DATASET RECORDS ::

▼

`config.mk`:
```
export PLATFORM = sky130hd
export DESIGN_NAME = key_step_ctrl
export DESIGN_NICKNAME = d
export VERILOG_FILES = /design/src/rtl/key_step_ctrl.sv
export SDC_FILE = /design/constraint.sdc
export NUM_CORES = 1
export LEC_CHECK = 0
export BUFFER_PORTS_ARGS = -buffer_cell sky130_fd_sc_hd__buf_2
export CAP_MARGIN = 20
export CORE_MARGIN = 4
export CORE_UTILIZATION = 46
export CTS_CLUSTER_SIZE = 20
export DETAILED_ROUTE_END_ITERATION = 6
export PLACE_DENSITY = 0.65
export REMOVE_ABC_BUFFERS = 1
export SLEW_MARGIN = 25
export SYNTH_ARGS = -nofsm -noshare
export SYNTH_HDL_FRONTEND = slang
export SYNTH_SLANG_ARGS = --single-unit
```
`constraint.sdc`:
```
create_clock -name clk -period 5.2 [get_ports clk]
set_input_delay 0.26 -clock clk [delete_from_list [all_inputs] [get_ports clk]]
set_output_delay 0.26 -clock clk [all_outputs]
set_load 0.1 [all_outputs]
```
`src/rtl/key_step_ctrl.sv`:
```
// key_step_ctrl -- pushbutton front end for single-stepping a CPU.
//
// Two raw pushbuttons (step, mode) are synchronized and debounced. A press
// (debounced 1->0) of the mode key toggles between MANUAL single-step and
// RUN (auto-step every RUN_PERIOD cycles). In MANUAL, each step-key press
// issues one step pulse. halt suppresses all pulses and forces RUN back to
// MANUAL.
//
// Ports:
//   clk         in   single clock, all state on rising edge
//   resetn      in   asynchronous active-low reset
//   key_step_n  in   raw step pushbutton, 0 = pressed
//   key_mode_n  in   raw mode pushbutton, 0 = pressed
//   halt        in   synchronous halt request from the CPU
//   step_pulse  out  one-cycle step strobe (registered)
//   run_mode    out  1 = RUN, 0 = MANUAL (the FSM state itself)
//   step_count  out  number of step pulses issued, wraps at 16 bits
//
// step_pulse is a plain strobe with no handshake: the CPU must act on it in
// the cycle it is high; nothing is held or retried.

module key_step_ctrl #(
    parameter int unsigned DEBOUNCE_CYCLES = 1000000,
    parameter int unsigned RUN_PERIOD      = 5000000
) (
    input  logic        clk,
    input  logic        resetn,
    input  logic        key_step_n,
    input  logic        key_mode_n,
    input  logic        halt,
    output logic        step_pulse,
    output logic        run_mode,
    output logic [15:0] step_count
);

    localparam int unsigned DW = (DEBOUNCE_CYCLES > 1) ? $clog2(DEBOUNCE_CYCLES) : 1;
    localparam int unsigned RW = (RUN_PERIOD > 1) ? $clog2(RUN_PERIOD) : 1;
    localparam logic [DW-1:0] DB_LAST  = DW'(DEBOUNCE_CYCLES - 1);
    localparam logic [RW-1:0] RUN_LAST = RW'(RUN_PERIOD - 1);
    localparam int KEY_STEP = 0;
    localparam int KEY_MODE = 1;

    typedef enum logic {
        MANUAL = 1'b0,
        RUN    = 1'b1
    } state_e;

    logic [1:0]    keys_n;
    logic [1:0]    sync1_q, sync2_q;
    logic [1:0]    stable_q, stable_d;
    logic [1:0]    press_q, press_d;
    logic [DW-1:0] db_cnt_q [2];
    logic [DW-1:0] db_cnt_d [2];
    state_e        state_q, state_d;
    logic [RW-1:0] timer_q, timer_d;
    logic          pulse_q, pulse_d;
    logic [15:0]   step_count_q, step_count_d;

    assign keys_n = {key_mode_n, key_step_n};

    // Debounce: the counter tracks how many consecutive edges the synchronized
    // level has disagreed with the stable level; any agreement restarts it.
    // A press is registered on the edge stable falls, so the FSM acts on the
    // following edge.
    always_comb begin
        for (int i = 0; i < 2; i++) begin
            stable_d[i] = stable_q[i];
            db_cnt_d[i] = '0;
            if (sync2_q[i] != stable_q[i]) begin
                if (db_cnt_q[i] == DB_LAST) begin
                    stable_d[i] = sync2_q[i];
                end else begin
                    db_cnt_d[i] = db_cnt_q[i] + 1'b1;
                end
            end
            press_d[i] = stable_q[i] & ~stable_d[i];
        end
    end

    // Step FSM. In RUN, leaving for MANUAL takes priority over a timer wrap,
    // so a coincident wrap produces no pulse. halt blocks pulses outright;
    // a blocked manual press is simply lost.
    always_comb begin
        state_d = state_q;
        timer_d = timer_q;
        pulse_d = 1'b0;
        case (state_q)
            MANUAL: begin
                if (press_q[KEY_MODE]) begin
                    state_d = RUN;
                    timer_d = '0;
                end else if (press_q[KEY_STEP] && !halt) begin
                    pulse_d = 1'b1;
                end
            end
            RUN: begin
                if (press_q[KEY_MODE] || halt) begin
                    state_d = MANUAL;
                    timer_d = '0;
                end else if (timer_q == RUN_LAST) begin
                    timer_d = '0;
                    pulse_d = 1'b1;
                end else begin
                    timer_d = timer_q + 1'b1;
                end
            end
            default: begin
                state_d = MANUAL;
                timer_d = '0;
            end
        endcase
        // Never two pulses back to back, even for degenerate RUN_PERIOD.
        if (pulse_q) begin
            pulse_d = 1'b0;
        end
        step_count_d = step_count_q + {15'd0, pulse_d};
    end

    always_ff @(posedge clk or negedge resetn) begin
        if (!resetn) begin
            sync1_q      <= 2'b11;
            sync2_q      <= 2'b11;
            stable_q     <= 2'b11;
            press_q      <= 2'b00;
            for (int i = 0; i < 2; i++) begin
                db_cnt_q[i] <= '0;
            end
            state_q      <= MANUAL;
            timer_q      <= '0;
            pulse_q      <= 1'b0;
            step_count_q <= 16'h0000;
        end else begin
            sync1_q      <= keys_n;
            sync2_q      <= sync1_q;
            stable_q     <= stable_d;
            press_q      <= press_d;
            for (int i = 0; i < 2; i++) begin
                db_cnt_q[i] <= db_cnt_d[i];
            end
            state_q      <= state_d;
            timer_q      <= timer_d;
            pulse_q      <= pulse_d;
            step_count_q <= step_count_d;
        end
    end

    assign step_pulse = pulse_q;
    assign run_mode   = (state_q == RUN);
    assign step_count = step_count_q;

endmodule

```
==> flow_metrics.env <==
export IMPL_status="finished clean"
export IMPL_drt_iter0_drc=136
export IMPL_avgRoutedWirePerCell_microns=14.0
export IMPL_mostFrequentLayoutCell="sky130_fd_sc_hd__dfrtp_1"
export IMPL_synth_cell_type_count=46
export IMPL_max_freq_mhz=315
export IMPL_seq_power_share=0.561
export IMPL_maxCapViolCount=0
export IMPL_post_synth_cell_area_avg_sq_um=10.0
export IMPL_cp_top_family="simple AND/OR/NAND/NOR gates"
export IMPL_critPathRequiredTime_ns=5.44
export IMPL_antenna_found_initial=0
export IMPL_synth_yosys_warnings=0
export IMPL_r2r_setup_slack_ns=2.02
export IMPL_nets_final=454
export IMPL_crit_path_cell_trace="ha_1 -> nand3_1 -> or4_1 -> nor3_1 -> a21oi_1 -> nor4_1 -> ha_1 -> ha_1 -> and3_1 -> nand3_1 -> xnor2_1"
export IMPL_critical_path_top_cell_by_count="sky130_fd_sc_hd__ha_1"
export IMPL_whs_endpoint="step_pulse"
export IMPL_use_met2=0.241
export IMPL_half_perimeter_wire_length_after_placement_microns=5340
export IMPL_final_hold_viol_count=0
export IMPL_tritoncts_num_buffers=9
export IMPL_global_route_overflow_total=0
export IMPL_static_leakage_power_nw=2.12
export IMPL_synth_ff_latch_count=89
export IMPL_io_buffers=22
export IMPL_gp_congestion=0.803
export IMPL_final_worst_hold_slack_ns=0.135
export IMPL_share_clk_of_total_power=0.410
export IMPL_critical_path_max_fanout=8
export IMPL_grtUsageMet3=0.0398
export IMPL_die_h_microns=104
export IMPL_die_area_sq_mm=0.0107
export IMPL_hold_path_startpoint="halt"
export IMPL_number_of_buffer_and_inverter_instances_along_the_worst_setup_path=0
export IMPL_grt_setup_unrepaired="no"
export IMPL_setup_violations=0
export IMPL_worst_endpoint_arrival_ns=3.41
export IMPL_num_rows=34
export IMPL_syn_area_sq_mm=0.00420
export IMPL_edff_count_synth=0
export IMPL_overall_global_routing_resource_usage=0.154
export IMPL_post_synth_inst_count=418
export IMPL_whs_path_depth=2
export IMPL_diodes=0
export IMPL_start_util=0.477
export IMPL_sort_of_element_at_the_start_of_the_critical_path="flip-flop"
export IMPL_final_layout_size_suffix_gt1_frac=0.114
export IMPL_route_vias_total=3101
export IMPL_power_switching_share=0.213
export IMPL_area_used_by_multi_input_combinational_logic_sq_mm=0.00188
export IMPL_net_switching_power_uw=270
export IMPL_final_setup_tns_ns=0
export IMPL_avgViaCountPerCell=5.57
export IMPL_period_share=0.611
export IMPL_async_set_or_reset_register_ratio_after_synthesis=1.00
export IMPL_power_per_cell_area_mw_per_mm2=272
export IMPL_leading_cell_types_in_the_layout_fill_and_taps_excluded="sky130_fd_sc_hd__dfrtp_1 (83), sky130_fd_sc_hd__nor2_1 (58), sky130_fd_sc_hd__nand3_1 (37)"
export IMPL_first_pass_grt_wire_length_microns=14000
export IMPL_clock_slew_at_the_register_clock_pins_of_the_worst_setup_and_hold_paths_ns=0.09
export IMPL_globalRoute_busiestLayer="met2"
export IMPL_r2r_start="timer_q[0]"
export IMPL_r2r_end="step_count[12]"
export IMPL_worst_setup_path_type="reg -> reg"
export IMPL_cell_at_the_slowest_stage_of_the_critical_path="sky130_fd_sc_hd__or4_1"
export IMPL_clockBufferDepth=2
export IMPL_insertion_delay_to_the_later_sink_of_the_worst_skew_pair_ns=0.34
export IMPL_cts_root_buf="sky130_fd_sc_hd__clkbuf_8"
export IMPL_tightest_slew_ns=0.789
export IMPL_critPathCaptureType="flip-flop"
export IMPL_dr_pass1_iters=4
export IMPL_cp_slowest_stage_delay_ns=0.64
export IMPL_drt_antenna_violating_nets=0
export IMPL_met1_usage=0.218
export IMPL_comb_power_share=0.030
export IMPL_core_area_sq_mm=0.00881
export IMPL_slew_headroom=0.474
export IMPL_ys_dominant_reg_cell="sky130_fd_sc_hd__dfrtp_1"
export IMPL_rr_worst_depth=11
export IMPL_clock_tree_htree_level_count=3
export IMPL_timing_hold_worst_class="in -> reg"
export IMPL_drt_total_wl_microns=7790
export IMPL_cts_tree="done"
export IMPL_die_x_microns=104
export IMPL_irDropWorstVdd_uv=159
export IMPL_drc=0
export IMPL_final_period_minus_worst_setup_slack_ns=3.18
export IMPL_p_int_uw=996
export IMPL_numClockSinks=89
export IMPL_finalClockSkew_ns=0.00715
export IMPL_final_seq_area_sq_mm=0.00223
export IMPL_largest_net_degree_at_the_start_of_global_routing=67
export IMPL_layout_area_overhead_vs_synth_pct=10.7
export IMPL_synth_seq_area_share=0.532
export IMPL_via_count_of_the_first_global_routing_pass=2917
export IMPL_ioPinCount=23
export IMPL_maxSlewViolCount=0
export IMPL_fillCellCount=816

▲

The lines to copy are those above that contain the string "assign".

SOLUTION ::
    assign keys_n = {key_mode_n, key_step_n};
    assign step_pulse = pulse_q;
    assign run_mode   = (state_q == RUN);
    assign step_count = step_count_q;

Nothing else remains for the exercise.